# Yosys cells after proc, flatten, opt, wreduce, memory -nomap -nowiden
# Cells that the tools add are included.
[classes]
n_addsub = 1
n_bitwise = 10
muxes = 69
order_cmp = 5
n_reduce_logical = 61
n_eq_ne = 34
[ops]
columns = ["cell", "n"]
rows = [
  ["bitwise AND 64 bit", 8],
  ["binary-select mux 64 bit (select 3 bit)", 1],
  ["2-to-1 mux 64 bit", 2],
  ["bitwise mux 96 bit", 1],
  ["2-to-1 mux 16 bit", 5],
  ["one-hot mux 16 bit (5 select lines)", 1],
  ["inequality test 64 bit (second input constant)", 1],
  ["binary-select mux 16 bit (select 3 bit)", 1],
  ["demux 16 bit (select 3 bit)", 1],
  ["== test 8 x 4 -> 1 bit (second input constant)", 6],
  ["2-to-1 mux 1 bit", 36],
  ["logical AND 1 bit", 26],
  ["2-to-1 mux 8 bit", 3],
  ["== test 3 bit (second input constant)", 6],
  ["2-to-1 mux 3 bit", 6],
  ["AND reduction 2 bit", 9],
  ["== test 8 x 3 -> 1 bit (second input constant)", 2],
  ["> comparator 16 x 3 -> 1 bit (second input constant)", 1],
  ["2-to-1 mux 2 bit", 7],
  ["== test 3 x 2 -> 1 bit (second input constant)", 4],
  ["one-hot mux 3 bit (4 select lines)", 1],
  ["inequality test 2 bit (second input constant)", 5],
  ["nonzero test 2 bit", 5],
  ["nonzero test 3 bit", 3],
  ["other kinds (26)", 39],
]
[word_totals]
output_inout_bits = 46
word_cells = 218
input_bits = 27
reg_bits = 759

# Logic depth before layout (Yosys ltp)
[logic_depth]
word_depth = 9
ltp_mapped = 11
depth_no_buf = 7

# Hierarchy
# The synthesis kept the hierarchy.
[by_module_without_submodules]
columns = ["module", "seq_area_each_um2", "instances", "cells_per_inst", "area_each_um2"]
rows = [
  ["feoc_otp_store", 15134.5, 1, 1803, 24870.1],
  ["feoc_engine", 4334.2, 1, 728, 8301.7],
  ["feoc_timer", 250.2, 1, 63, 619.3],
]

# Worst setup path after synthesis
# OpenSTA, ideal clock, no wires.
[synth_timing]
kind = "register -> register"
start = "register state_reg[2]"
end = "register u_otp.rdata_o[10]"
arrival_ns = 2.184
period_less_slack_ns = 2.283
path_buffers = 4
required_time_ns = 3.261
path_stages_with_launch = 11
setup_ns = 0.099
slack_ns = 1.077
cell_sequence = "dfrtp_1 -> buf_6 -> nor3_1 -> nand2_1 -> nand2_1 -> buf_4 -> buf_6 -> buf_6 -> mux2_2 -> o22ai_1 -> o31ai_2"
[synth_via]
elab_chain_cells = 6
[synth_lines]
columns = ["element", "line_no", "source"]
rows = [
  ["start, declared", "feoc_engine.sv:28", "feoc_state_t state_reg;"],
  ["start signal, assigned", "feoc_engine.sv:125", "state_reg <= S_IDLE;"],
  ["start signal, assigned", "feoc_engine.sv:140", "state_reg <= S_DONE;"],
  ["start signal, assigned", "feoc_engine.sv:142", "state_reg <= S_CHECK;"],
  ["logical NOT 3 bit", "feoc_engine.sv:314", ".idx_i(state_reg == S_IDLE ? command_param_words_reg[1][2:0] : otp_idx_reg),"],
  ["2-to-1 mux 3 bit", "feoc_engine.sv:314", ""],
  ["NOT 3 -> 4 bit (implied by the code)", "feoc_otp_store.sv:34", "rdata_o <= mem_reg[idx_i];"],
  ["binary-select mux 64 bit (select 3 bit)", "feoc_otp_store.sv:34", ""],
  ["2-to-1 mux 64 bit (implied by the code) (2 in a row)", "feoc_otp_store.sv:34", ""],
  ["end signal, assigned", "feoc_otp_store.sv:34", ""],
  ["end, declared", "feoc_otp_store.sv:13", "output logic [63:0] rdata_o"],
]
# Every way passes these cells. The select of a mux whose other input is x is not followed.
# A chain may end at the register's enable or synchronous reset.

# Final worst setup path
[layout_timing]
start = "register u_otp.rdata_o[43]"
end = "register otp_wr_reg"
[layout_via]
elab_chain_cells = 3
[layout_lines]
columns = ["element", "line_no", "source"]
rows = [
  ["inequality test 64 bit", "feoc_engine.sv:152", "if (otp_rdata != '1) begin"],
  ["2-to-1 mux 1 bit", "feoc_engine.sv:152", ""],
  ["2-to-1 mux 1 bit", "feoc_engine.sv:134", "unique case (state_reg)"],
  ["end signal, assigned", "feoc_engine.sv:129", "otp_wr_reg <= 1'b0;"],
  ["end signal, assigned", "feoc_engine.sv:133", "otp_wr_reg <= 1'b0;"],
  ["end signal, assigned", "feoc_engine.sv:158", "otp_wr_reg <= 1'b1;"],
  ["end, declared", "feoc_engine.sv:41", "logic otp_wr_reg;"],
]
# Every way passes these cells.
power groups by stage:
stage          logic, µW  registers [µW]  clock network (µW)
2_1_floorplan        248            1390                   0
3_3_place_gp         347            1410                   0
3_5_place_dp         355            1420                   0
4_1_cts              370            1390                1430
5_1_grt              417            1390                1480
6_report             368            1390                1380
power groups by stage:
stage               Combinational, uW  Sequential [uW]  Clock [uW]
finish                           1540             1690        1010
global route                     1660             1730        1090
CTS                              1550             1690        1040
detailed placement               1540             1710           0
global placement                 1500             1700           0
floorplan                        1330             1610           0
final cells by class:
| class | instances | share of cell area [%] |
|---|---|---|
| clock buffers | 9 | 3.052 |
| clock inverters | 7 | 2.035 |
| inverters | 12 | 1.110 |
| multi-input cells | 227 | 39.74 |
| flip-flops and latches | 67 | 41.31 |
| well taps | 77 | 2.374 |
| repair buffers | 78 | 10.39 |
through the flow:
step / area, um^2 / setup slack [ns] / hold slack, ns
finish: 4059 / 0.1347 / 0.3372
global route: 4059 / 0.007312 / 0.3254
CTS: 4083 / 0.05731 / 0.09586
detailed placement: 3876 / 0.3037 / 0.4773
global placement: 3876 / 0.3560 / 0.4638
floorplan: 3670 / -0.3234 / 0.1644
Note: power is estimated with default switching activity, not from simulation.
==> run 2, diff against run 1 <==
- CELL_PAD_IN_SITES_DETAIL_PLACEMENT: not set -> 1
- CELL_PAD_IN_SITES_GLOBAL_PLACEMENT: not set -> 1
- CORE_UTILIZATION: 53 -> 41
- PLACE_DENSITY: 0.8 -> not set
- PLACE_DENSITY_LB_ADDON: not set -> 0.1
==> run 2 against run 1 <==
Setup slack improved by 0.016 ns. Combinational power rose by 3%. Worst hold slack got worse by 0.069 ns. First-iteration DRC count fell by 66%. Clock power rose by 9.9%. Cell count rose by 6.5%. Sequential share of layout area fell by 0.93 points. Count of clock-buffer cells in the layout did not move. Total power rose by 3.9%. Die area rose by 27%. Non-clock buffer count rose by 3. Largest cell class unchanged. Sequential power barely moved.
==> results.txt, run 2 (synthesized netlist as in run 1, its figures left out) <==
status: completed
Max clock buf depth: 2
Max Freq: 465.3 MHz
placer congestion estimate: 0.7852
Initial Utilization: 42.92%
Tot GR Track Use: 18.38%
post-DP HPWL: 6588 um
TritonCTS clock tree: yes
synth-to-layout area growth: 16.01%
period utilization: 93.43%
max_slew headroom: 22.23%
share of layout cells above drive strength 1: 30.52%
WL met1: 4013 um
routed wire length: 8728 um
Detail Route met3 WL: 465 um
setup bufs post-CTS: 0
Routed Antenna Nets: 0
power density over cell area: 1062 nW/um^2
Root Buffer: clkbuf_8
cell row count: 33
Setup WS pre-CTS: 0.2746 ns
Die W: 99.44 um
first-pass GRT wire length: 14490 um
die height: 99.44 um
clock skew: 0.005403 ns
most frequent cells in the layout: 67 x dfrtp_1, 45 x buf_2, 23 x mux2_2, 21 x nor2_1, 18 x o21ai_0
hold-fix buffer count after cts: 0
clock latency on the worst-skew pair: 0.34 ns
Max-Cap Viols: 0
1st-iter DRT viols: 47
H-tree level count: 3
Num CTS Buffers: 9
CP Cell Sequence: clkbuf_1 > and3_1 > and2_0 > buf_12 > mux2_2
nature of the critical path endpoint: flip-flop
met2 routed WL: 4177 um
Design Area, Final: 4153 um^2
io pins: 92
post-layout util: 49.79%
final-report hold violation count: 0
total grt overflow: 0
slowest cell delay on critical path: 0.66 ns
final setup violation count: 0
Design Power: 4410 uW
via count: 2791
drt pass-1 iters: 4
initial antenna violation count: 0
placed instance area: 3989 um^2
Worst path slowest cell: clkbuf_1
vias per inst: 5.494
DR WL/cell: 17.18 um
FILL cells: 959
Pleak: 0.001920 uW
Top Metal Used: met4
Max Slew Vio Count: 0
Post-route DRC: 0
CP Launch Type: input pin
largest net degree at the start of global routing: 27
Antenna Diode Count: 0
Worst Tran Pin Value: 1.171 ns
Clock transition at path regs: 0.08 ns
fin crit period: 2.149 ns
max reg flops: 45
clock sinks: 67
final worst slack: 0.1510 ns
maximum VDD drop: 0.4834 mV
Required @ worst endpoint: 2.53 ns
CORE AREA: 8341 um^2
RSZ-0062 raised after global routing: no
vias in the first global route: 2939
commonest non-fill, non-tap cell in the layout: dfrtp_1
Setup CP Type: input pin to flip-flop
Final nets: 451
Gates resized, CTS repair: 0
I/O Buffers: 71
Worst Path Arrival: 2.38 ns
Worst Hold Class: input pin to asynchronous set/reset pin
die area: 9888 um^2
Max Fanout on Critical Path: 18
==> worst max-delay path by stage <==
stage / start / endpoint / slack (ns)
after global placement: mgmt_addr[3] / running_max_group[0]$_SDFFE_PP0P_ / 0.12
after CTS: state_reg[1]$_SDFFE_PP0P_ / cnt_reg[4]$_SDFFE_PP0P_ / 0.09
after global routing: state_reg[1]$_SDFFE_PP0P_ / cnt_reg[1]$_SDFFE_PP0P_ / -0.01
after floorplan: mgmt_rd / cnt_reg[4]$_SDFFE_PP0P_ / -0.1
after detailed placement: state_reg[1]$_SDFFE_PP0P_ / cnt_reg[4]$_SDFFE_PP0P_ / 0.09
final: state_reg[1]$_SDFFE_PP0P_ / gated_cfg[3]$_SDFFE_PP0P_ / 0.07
File: src/hdl/sfrl_pkg.sv
// Operation
// - In 64-bit mode the extension bit widens the control register field by one bit
// - Access to a control register that is not implemented raises invalid opcode fault
// - Control register eight is the task priority register, reachable only in 64-bit mode
// - Flags bits 63:22, 15, 5, 3 read zero; bit 1 reads one
// - Status flags are updated from results and readable at any privilege
// - Legacy flags view is the low 32 bits of the flags word
// - Single-step trap bit set raises a debug exception after each instruction
// - The instruction that sets the single-step bit does not itself trap
// - Any exception or interrupt taken clears the single-step trap bit
// - Interrupt enable bit gates acceptance of maskable interrupts
// - Interrupt enable bit never affects non-maskable interrupts or exceptions
// - Changing interrupt enable depends on privilege, I/O field and virtual enables
// - I/O instruction with privilege level above the I/O field raises protection fault
// - With virtual enables on, the I/O field steers virtual interrupt handling
// - Task switch through a gate by call, interrupt or exception sets nested task bit
// - Interrupt return in legacy mode with nested task set switches task back
// - Resume flag set suppresses instruction breakpoints
// - Resume flag clears after each instruction, one later after setting return or gate
// - Pushed flags image on exception or interrupted string has resume flag set
// - Pushed image for an instruction breakpoint debug exception has resume flag clear
// - Virtual-8086 bit changes only by task switch or interrupt return, never pop; the code also lets a bus write to the flags offset change it
// - Alignment check and mask both set at level 3 fault on unaligned operands
// - With virtual enables and I/O field below 3, enable changes go to virtual flag; the code does so only when the privilege level is above the I/O field
package sfrl_pkg;
  // Flags word bit positions
  localparam int FLAG_W = 22;
  localparam int B_CF = 0;
  localparam int B_TF = 8;
  localparam int B_IF = 9;
  localparam int B_IO_PRIVILEGE_FIELD = 12;
  localparam int B_NT = 14;
  localparam int B_RF = 16;
  localparam int B_VM = 17;
  localparam int B_AC = 18;
  localparam int B_VIF = 19;
  localparam int B_VIP = 20;
  localparam logic [FLAG_W-1:0] FL_FIXED_ONE = 22'h000002;
  localparam logic [FLAG_W-1:0] FL_WRITABLE = 22'h3f7fd5;
  localparam logic [FLAG_W-1:0] FL_STATUS = 22'h0008d5;
  localparam logic [FLAG_W-1:0] FL_RESET = 22'h000002;
  // Register byte offsets
  localparam int ADDR_W = 8;
  localparam logic [ADDR_W-1:0] A_FLAGS_LO = 8'h00;
  localparam logic [ADDR_W-1:0] A_FLAGS_HI = 8'h04;
  localparam logic [ADDR_W-1:0] A_MODE = 8'h08;
  localparam logic [ADDR_W-1:0] A_TPR = 8'h0c;
  // Mode register fields
  localparam int MODE_W = 7;
  localparam int M_LONG64 = 0;
  localparam int M_CPL = 1;
  localparam int M_VME = 3;
  localparam int M_PVI = 4;
  localparam int M_AM = 5;
  localparam int M_LMA = 6;
  localparam logic [MODE_W-1:0] MODE_RESET = 7'h00;
  // Control register decode
  localparam logic [3:0] CREG_TPR = 4'h8;
  localparam logic [15:0] CREG_IMPL = 16'h011d;
  localparam int TPR_W = 4;
  localparam logic [1:0] PL_LEAST = 2'h3;
  // Kind of retiring instruction
  typedef enum logic [2:0] {
    K_PLAIN = 3'h0,
    K_INTERRUPT_RETURN = 3'h1,
    K_GATE = 3'h3,
    K_POPF = 3'h2,
    K_STI = 3'h6,
    K_CLI = 3'h7
  } sfrl_kind_t;
endpackage : sfrl_pkg

File: src/hdl/sfrl_flags.sv
`timescale 1ns/1ns
module sfrl_flags #(
  parameter logic [15:0] CREG_IMPL = sfrl_pkg::CREG_IMPL
) (
  // Clock, reset and register bus
  input wire logic ref_clk_i,
  input wire logic resetn_i,
  input wire logic hsel_i,
  input wire logic [31:0] haddr_i,
  input wire logic [1:0] htrans_i,
  input wire logic hwrite_i,
  input wire logic [2:0] hsize_i,
  input wire logic [31:0] hwdata_i,
  input wire logic hready_i,
  output logic [31:0] hrdata_o,
  output logic hreadyout_o,
  output logic hresp_o,
  // Core execution events
  input wire logic retire_i,
  input wire logic [2:0] ins_kind_i,
  input wire logic [21:0] flags_img_i,
  input wire logic status_we_i,
  input wire logic [21:0] status_i,
  input wire logic exc_take_i,
  input wire logic exc_brk_i,
  input wire logic task_sw_i,
  input wire logic task_sw_nest_i,
  input wire logic io_instr_i,
  input wire logic mem_unaligned_i,
  input wire logic irq_i,
  input wire logic nmi_i,
  input wire logic brk_hit_i,
  input wire logic creg_acc_i,
  input wire logic creg_wr_i,
  input wire logic reg_extension_bit_i,
  input wire logic [2:0] creg_field_i,
  input wire logic [3:0] creg_wdata_i,
  // Flags view, fault pulses and qualified events
  output logic [63:0] processor_flags_word_o,
  output logic [63:0] pushed_flags_o,
  output logic step_trap_o,
  output logic protection_fault_o,
  output logic alignment_fault_o,
  output logic invalid_opcode_fault_o,
  output logic interrupt_return_task_sw_o,
  output logic irq_accept_o,
  output logic nmi_accept_o,
  output logic brk_fire_o,
  output logic creg_hit_o,
  output logic [3:0] creg_rdata_o
);

  typedef struct packed {
    logic [sfrl_pkg::FLAG_W-1:0] fl;
    logic [sfrl_pkg::MODE_W-1:0] mode;
    logic [sfrl_pkg::TPR_W-1:0] task_priority_reg;
    logic [sfrl_pkg::ADDR_W-1:0] addr;
    logic wr;
    logic ph;
    logic ready;
    logic resp;
    logic [31:0] rdata;
    logic [63:0] pushed;
    logic step_trap;
    logic prot_fault;
    logic align_fault;
    logic ud_fault;
    logic interrupt_return_sw;
    logic irq_acc;
    logic nmi_acc;
    logic brk_fire;
    logic creg_hit;
    logic [sfrl_pkg::TPR_W-1:0] creg_rdata;
  } sfrl_state_t;

  // Reset image: flags and mode from the package, bus idle and ready, no pulses
  localparam sfrl_state_t S_RESET = '{
    fl: sfrl_pkg::FL_RESET,
    mode: sfrl_pkg::MODE_RESET,
    task_priority_reg: '0,
    addr: '0,
    wr: 1'b0,
    ph: 1'b0,
    ready: 1'b1,
    resp: 1'b0,
    rdata: 32'h0,
    pushed: 64'h0,
    step_trap: 1'b0,
    prot_fault: 1'b0,
    align_fault: 1'b0,
    ud_fault: 1'b0,
    interrupt_return_sw: 1'b0,
    irq_acc: 1'b0,
    nmi_acc: 1'b0,
    brk_fire: 1'b0,
    creg_hit: 1'b0,
    creg_rdata: '0
  };

  sfrl_state_t s_q;
  sfrl_state_t s_d;

  // Forces the fixed flag positions whatever is offered
  function automatic logic [sfrl_pkg::FLAG_W-1:0] fix_flags(
    input logic [sfrl_pkg::FLAG_W-1:0] v
  );
    fix_flags = (v & sfrl_pkg::FL_WRITABLE) | sfrl_pkg::FL_FIXED_ONE;
  endfunction : fix_flags

  // Zero-extends the stored flags; no storage exists above the defined bits
  function automatic logic [63:0] widen_flags(
    input logic [sfrl_pkg::FLAG_W-1:0] v
  );
    widen_flags = {{(64 - sfrl_pkg::FLAG_W){1'b0}}, v};
  endfunction : widen_flags

  // True when the privilege level may touch interrupt and I/O controls
  function automatic logic pl_allowed(
    input logic [1:0] pl,
    input logic [1:0] field
  );
    pl_allowed = (pl <= field);
  endfunction : pl_allowed

  logic [1:0] current_priv_level;
  logic [1:0] io_privilege_field;
  logic virt_en;
  logic [3:0] creg_idx;
  logic creg_ok;
  logic [sfrl_pkg::FLAG_W-1:0] img;

  // Next-state logic for bus, flags and fault reporting
  always_comb begin
    s_d = s_q;
    s_d.step_trap = 1'b0;
    s_d.prot_fault = 1'b0;
    s_d.align_fault = 1'b0;
    s_d.ud_fault = 1'b0;
    s_d.interrupt_return_sw = 1'b0;
    s_d.creg_hit = 1'b0;
    s_d.ready = 1'b1;
    s_d.resp = 1'b0;
    current_priv_level = s_q.mode[sfrl_pkg::M_CPL +: 2];
    io_privilege_field = s_q.fl[sfrl_pkg::B_IO_PRIVILEGE_FIELD +: 2];
    virt_en = (s_q.mode[sfrl_pkg::M_VME] | s_q.mode[sfrl_pkg::M_PVI])
              & (io_privilege_field != sfrl_pkg::PL_LEAST);
    img = fix_flags(flags_img_i);
    creg_idx = {s_q.mode[sfrl_pkg::M_LONG64] & reg_extension_bit_i, creg_field_i};
    creg_ok = CREG_IMPL[creg_idx]
              & ((creg_idx != sfrl_pkg::CREG_TPR) | s_q.mode[sfrl_pkg::M_LONG64]);

    // Bus data phase writes; unmapped offsets are ignored
    if (s_q.ph && s_q.wr) begin
      unique case (s_q.addr)
        sfrl_pkg::A_FLAGS_LO: s_d.fl = fix_flags(hwdata_i[sfrl_pkg::FLAG_W-1:0]);
        sfrl_pkg::A_MODE: s_d.mode = hwdata_i[sfrl_pkg::MODE_W-1:0];
        sfrl_pkg::A_TPR: s_d.task_priority_reg = hwdata_i[sfrl_pkg::TPR_W-1:0];
        default: s_d.mode = s_d.mode;
      endcase
    end

    // Later blocks win: bus, status, retire, task switch, exception
    // Status flags from arithmetic results
    if (status_we_i) begin
      s_d.fl = (s_d.fl & ~sfrl_pkg::FL_STATUS) | (status_i & sfrl_pkg::FL_STATUS);
    end

    // Instruction completion effects
    if (retire_i) begin
      s_d.step_trap = s_q.fl[sfrl_pkg::B_TF];
      // Gate transfers keep resume set until the next instruction retires
      if (ins_kind_i != sfrl_pkg::K_GATE) begin
        s_d.fl[sfrl_pkg::B_RF] = 1'b0;
      end
      unique case (ins_kind_i)
        // Nested legacy return hands over to the task switch, flags wait for it
        sfrl_pkg::K_INTERRUPT_RETURN: begin
          if (!s_q.mode[sfrl_pkg::M_LMA] && s_q.fl[sfrl_pkg::B_NT]) begin
            s_d.interrupt_return_sw = 1'b1;
          end else begin
            s_d.fl = img;
          end
        end
        // Pop keeps mode, virtual bits and, except at level 0, the I/O field out of the caller's reach
        sfrl_pkg::K_POPF: begin
          s_d.fl = img;
          s_d.fl[sfrl_pkg::B_VM] = s_q.fl[sfrl_pkg::B_VM];
          s_d.fl[sfrl_pkg::B_RF] = 1'b0;
          s_d.fl[sfrl_pkg::B_VIF +: 2] = s_q.fl[sfrl_pkg::B_VIF +: 2];
          if (!pl_allowed(current_priv_level, io_privilege_field)) begin
            s_d.fl[sfrl_pkg::B_IF] = s_q.fl[sfrl_pkg::B_IF];
          end
          if (current_priv_level != 2'h0) begin
            s_d.fl[sfrl_pkg::B_IO_PRIVILEGE_FIELD +: 2] = io_privilege_field;
          end
        end
        // Enable changes reach the real bit, the virtual bit or a fault
        sfrl_pkg::K_STI, sfrl_pkg::K_CLI: begin
          if (pl_allowed(current_priv_level, io_privilege_field)) begin
            s_d.fl[sfrl_pkg::B_IF] = (ins_kind_i == sfrl_pkg::K_STI);
          end else if (virt_en) begin
            if (ins_kind_i == sfrl_pkg::K_STI && s_q.fl[sfrl_pkg::B_VIP]) begin
              s_d.prot_fault = 1'b1;
            end else begin
              s_d.fl[sfrl_pkg::B_VIF] = (ins_kind_i == sfrl_pkg::K_STI);
            end
          end else begin
            s_d.prot_fault = 1'b1;
          end
        end
        default: s_d.fl = s_d.fl;
      endcase
    end

    // Task switch loads the new task image, marks nesting through a gate
    if (task_sw_i) begin
      s_d.fl = img;
      if (task_sw_nest_i) begin
        s_d.fl[sfrl_pkg::B_NT] = 1'b1;
      end
    end

    // Exception or interrupt entry: push image, drop single step
    if (exc_take_i) begin
      s_d.pushed = widen_flags(s_d.fl);
      s_d.pushed[sfrl_pkg::B_RF] = ~exc_brk_i;
      s_d.fl[sfrl_pkg::B_TF] = 1'b0;
    end

    // Privilege and alignment checks
    if (io_instr_i && !pl_allowed(current_priv_level, io_privilege_field)) begin
      s_d.prot_fault = 1'b1;
    end
    s_d.align_fault = mem_unaligned_i & s_q.fl[sfrl_pkg::B_AC]
                      & s_q.mode[sfrl_pkg::M_AM] & (current_priv_level == sfrl_pkg::PL_LEAST);

    // Interrupt and breakpoint qualification
    s_d.irq_acc = irq_i & s_q.fl[sfrl_pkg::B_IF];
    s_d.nmi_acc = nmi_i;
    s_d.brk_fire = brk_hit_i & ~s_q.fl[sfrl_pkg::B_RF];

    // Control register access decode
    if (creg_acc_i) begin
      s_d.ud_fault = ~creg_ok;
      if (creg_ok && creg_idx == sfrl_pkg::CREG_TPR) begin
        s_d.creg_hit = 1'b1;
        if (creg_wr_i) begin
          s_d.task_priority_reg = creg_wdata_i;
        end else begin
          s_d.creg_rdata = s_q.task_priority_reg;
        end
      end
    end

    // Bus address phase; read data taken from the updated state
    s_d.ph = hsel_i & htrans_i[1] & hready_i;
    s_d.wr = hwrite_i;
    s_d.addr = haddr_i[sfrl_pkg::ADDR_W-1:0];
    s_d.rdata = 32'h0;
    if (s_d.ph && !hwrite_i) begin
      unique case (s_d.addr)
        sfrl_pkg::A_FLAGS_LO: s_d.rdata = {10'h0, s_d.fl};
        sfrl_pkg::A_MODE: s_d.rdata = {25'h0, s_d.mode};
        sfrl_pkg::A_TPR: s_d.rdata = {28'h0, s_d.task_priority_reg};
        default: s_d.rdata = 32'h0;
      endcase
    end
  end

  // State register
  always_ff @(posedge ref_clk_i) begin
    if (!resetn_i) begin
      s_q <= S_RESET;
    end else begin
      s_q <= s_d;
    end
  end

  // Outputs straight from state
  assign hrdata_o = s_q.rdata;
  assign hreadyout_o = s_q.ready;
  assign hresp_o = s_q.resp;
  assign processor_flags_word_o = widen_flags(s_q.fl);
  assign pushed_flags_o = s_q.pushed;
  assign step_trap_o = s_q.step_trap;
  assign protection_fault_o = s_q.prot_fault;
  assign alignment_fault_o = s_q.align_fault;
  assign invalid_opcode_fault_o = s_q.ud_fault;
  assign interrupt_return_task_sw_o = s_q.interrupt_return_sw;
  assign irq_accept_o = s_q.irq_acc;
  assign nmi_accept_o = s_q.nmi_acc;
  assign brk_fire_o = s_q.brk_fire;
  assign creg_hit_o = s_q.creg_hit;
  assign creg_rdata_o = s_q.creg_rdata;

endmodule : sfrl_flags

◆ ◆ ◆

__Exercise aim__: Begin at the first line of the material and transcribe each line exactly. End with the line containing "comparator 16 x", and give nothing else.

__Solved exercise__:
# Yosys cells after proc, flatten, opt, wreduce, memory -nomap -nowiden
# Cells that the tools add are included.
[classes]
n_addsub = 1
n_bitwise = 10
muxes = 69
order_cmp = 5
n_reduce_logical = 61
n_eq_ne = 34
[ops]
columns = ["cell", "n"]
rows = [
  ["bitwise AND 64 bit", 8],
  ["binary-select mux 64 bit (select 3 bit)", 1],
  ["2-to-1 mux 64 bit", 2],
  ["bitwise mux 96 bit", 1],
  ["2-to-1 mux 16 bit", 5],
  ["one-hot mux 16 bit (5 select lines)", 1],
  ["inequality test 64 bit (second input constant)", 1],
  ["binary-select mux 16 bit (select 3 bit)", 1],
  ["demux 16 bit (select 3 bit)", 1],
  ["== test 8 x 4 -> 1 bit (second input constant)", 6],
  ["2-to-1 mux 1 bit", 36],
  ["logical AND 1 bit", 26],
  ["2-to-1 mux 8 bit", 3],
  ["== test 3 bit (second input constant)", 6],
  ["2-to-1 mux 3 bit", 6],
  ["AND reduction 2 bit", 9],
  ["== test 8 x 3 -> 1 bit (second input constant)", 2],
  ["> comparator 16 x 3 -> 1 bit (second input constant)", 1],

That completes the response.